• Articolo Ankara, 3 giugno 2013
  • La causa scatenante è stato il progetto di abbattere 600 alberi di Gezi Parki

    La goccia verde fa traboccare la ribellione turca

  • Quella che era iniziata come una protesta ambientale a Istanbul, sta assumendo i toni di un ampio dissenso nei confronti del governo Erdogan. Si contano già 100 feriti e 1.700 arrestati

Turchia, piazze ancora in rivolta contro il Governo Erdogan(Rinnovabili.it) – Cento feriti e 1.700 arrestati nell’ultimo weekend, mentre l’onda di protesta contro il Governo Erdogan passa rapidamente da Istanbul ad Ankara, infiammando tutta la nazione.
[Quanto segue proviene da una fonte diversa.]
==> config.mk <==
export PLATFORM = sky130hd
export DESIGN_NAME = pe_tile_driver
export DESIGN_NICKNAME = d
export VERILOG_FILES = /design/src/rtl/pe_tile_driver.sv
export SDC_FILE = /design/constraint.sdc
export NUM_CORES = 1
export LEC_CHECK = 0
export CAP_MARGIN = 20
export CORE_UTILIZATION = 40
export DETAILED_ROUTE_END_ITERATION = 12
export PLACE_DENSITY_LB_ADDON = 0.12
export SLEW_MARGIN = 20
export SYNTH_ARGS = -nofsm -noshare
export SYNTH_HDL_FRONTEND = slang
export SYNTH_SLANG_ARGS = --single-unit
==> constraint.sdc <==
create_clock -name clock -period 4.2 [get_ports clock]
set_clock_uncertainty 0.1 [all_clocks]
set_input_delay 0.42 -clock clock [delete_from_list [all_inputs] [get_ports clock]]
set_output_delay 0.42 -clock clock [all_outputs]
set_load 0.05 [all_outputs]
Questo lo scenario che si sta delineando in Turchia, reduce dal fine settimana più lungo e violento verificatosi in questi ultimi anni. La causa scatenante è stata la decisione dell’esecutivo islamico di distruggere uno dei pochi cuori verdi dell’ex Costantinopoli. Il progetto di abbattere 600 alberi di Gezi Parki, un piccolo giardino dietro Piazza Taksim, nel centro di Istanbul, per fare spazio ad un centro commerciale e a una moschea ha, infatti, fatto scendere migliaia di abitanti in piazza. E’ iniziata così l’occupazione pacifica di Piazza Taksim e di tutte le zone limitrofe a cui ha però risposto la violenta reazione delle forze di polizia che hanno utilizzato gas lacrimogeni – lanciati ad altezza d’uomo – e getti di idrante per disperdere i manifestanti.

 

Lo stesso scenario  si è replicato nella Capitale, dove si è spostata la protesta antigovernativa che in queste ore ha coinvolto anche altre città come Bodrum e Konya. Nella città portuale di Izmir, nell’ovest del Paese, bottiglie molotov sono state lanciate contro una sede del partito Ak al potere, mentre in diversi punti di Istanbul i manifestanti hanno eretto barricate contro gli assalti della polizia. Nella serata di ieri la protesta è diventa “sonora”: le strade delle tre più grandi città del Paese, sono state invase da migliaia di automobilisti mano sul clakson a cui si è unito il rumore delle pentole sbattute dai turchi affacciati dai loro balconi.

 

A documentare gli scontri e le violente repressioni è ancora una volta il popolo dei social come dimostra la vera e propria ondata di tweet con commenti e foto postati dagli attivisti; la voce del web ha spaventato il premier Erdogan che proprio ieri è tornato a scagliarsi contro l’uso indiscriminato dei social media definendoli “la più grave minaccia per la società democratica”. Nel frattempo un  tribunale di Istanbul ha ordinato la sospensione temporanea del progetto previsto per Gezi Parki.